Directions for this task
Would you output the entries below only from the line containing "[critical_path]" through the line containing "design_area_um2 = 11700", exactly as they stand and with both ends included?
*** Material to process ***
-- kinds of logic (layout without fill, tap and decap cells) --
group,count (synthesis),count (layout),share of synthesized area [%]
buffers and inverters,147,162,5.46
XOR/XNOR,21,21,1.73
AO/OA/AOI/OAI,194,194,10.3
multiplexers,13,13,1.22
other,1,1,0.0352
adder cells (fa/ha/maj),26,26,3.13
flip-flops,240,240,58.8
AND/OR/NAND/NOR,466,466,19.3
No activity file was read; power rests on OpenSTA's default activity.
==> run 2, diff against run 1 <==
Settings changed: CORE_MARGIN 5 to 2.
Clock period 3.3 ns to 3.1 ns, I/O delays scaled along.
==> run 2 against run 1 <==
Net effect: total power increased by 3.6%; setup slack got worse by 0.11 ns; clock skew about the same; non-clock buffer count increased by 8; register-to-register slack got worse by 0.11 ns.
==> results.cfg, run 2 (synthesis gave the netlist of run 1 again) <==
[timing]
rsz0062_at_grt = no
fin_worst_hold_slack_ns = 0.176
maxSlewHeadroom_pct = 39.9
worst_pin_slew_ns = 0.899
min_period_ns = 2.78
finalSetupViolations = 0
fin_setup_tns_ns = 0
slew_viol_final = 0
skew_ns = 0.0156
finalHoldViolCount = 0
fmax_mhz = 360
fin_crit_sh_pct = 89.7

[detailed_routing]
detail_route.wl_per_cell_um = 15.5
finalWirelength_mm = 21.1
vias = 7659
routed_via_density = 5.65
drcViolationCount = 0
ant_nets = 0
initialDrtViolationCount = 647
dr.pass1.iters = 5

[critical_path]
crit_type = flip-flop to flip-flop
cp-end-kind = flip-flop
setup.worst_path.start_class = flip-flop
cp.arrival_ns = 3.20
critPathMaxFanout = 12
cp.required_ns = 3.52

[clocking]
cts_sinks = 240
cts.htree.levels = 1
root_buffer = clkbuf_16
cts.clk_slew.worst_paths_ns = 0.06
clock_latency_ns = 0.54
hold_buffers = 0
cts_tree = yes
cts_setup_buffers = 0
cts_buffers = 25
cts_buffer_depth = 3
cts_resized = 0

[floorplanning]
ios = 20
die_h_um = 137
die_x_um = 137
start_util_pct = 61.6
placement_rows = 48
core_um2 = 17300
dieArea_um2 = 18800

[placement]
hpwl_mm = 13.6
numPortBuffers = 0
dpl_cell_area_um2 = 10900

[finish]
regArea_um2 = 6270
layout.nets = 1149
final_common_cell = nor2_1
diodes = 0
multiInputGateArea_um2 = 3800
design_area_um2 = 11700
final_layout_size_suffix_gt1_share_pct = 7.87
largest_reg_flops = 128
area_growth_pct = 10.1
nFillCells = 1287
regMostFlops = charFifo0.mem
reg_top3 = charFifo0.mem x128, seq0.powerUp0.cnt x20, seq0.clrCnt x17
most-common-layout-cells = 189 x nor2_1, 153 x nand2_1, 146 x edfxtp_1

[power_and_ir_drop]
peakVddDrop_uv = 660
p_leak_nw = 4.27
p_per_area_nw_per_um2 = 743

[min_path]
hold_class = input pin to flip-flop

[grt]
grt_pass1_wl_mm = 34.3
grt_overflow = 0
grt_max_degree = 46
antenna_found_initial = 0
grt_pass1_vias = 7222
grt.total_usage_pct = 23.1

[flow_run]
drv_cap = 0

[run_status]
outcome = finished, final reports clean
*** End of Material to process ***
Output for this task
[critical_path]
crit_type = flip-flop to flip-flop
cp-end-kind = flip-flop
setup.worst_path.start_class = flip-flop
cp.arrival_ns = 3.20
critPathMaxFanout = 12
cp.required_ns = 3.52

[clocking]
cts_sinks = 240
cts.htree.levels = 1
root_buffer = clkbuf_16
cts.clk_slew.worst_paths_ns = 0.06
clock_latency_ns = 0.54
hold_buffers = 0
cts_tree = yes
cts_setup_buffers = 0
cts_buffers = 25
cts_buffer_depth = 3
cts_resized = 0

[floorplanning]
ios = 20
die_h_um = 137
die_x_um = 137
start_util_pct = 61.6
placement_rows = 48
core_um2 = 17300
dieArea_um2 = 18800

[placement]
hpwl_mm = 13.6
numPortBuffers = 0
dpl_cell_area_um2 = 10900

[finish]
regArea_um2 = 6270
layout.nets = 1149
final_common_cell = nor2_1
diodes = 0
multiInputGateArea_um2 = 3800
design_area_um2 = 11700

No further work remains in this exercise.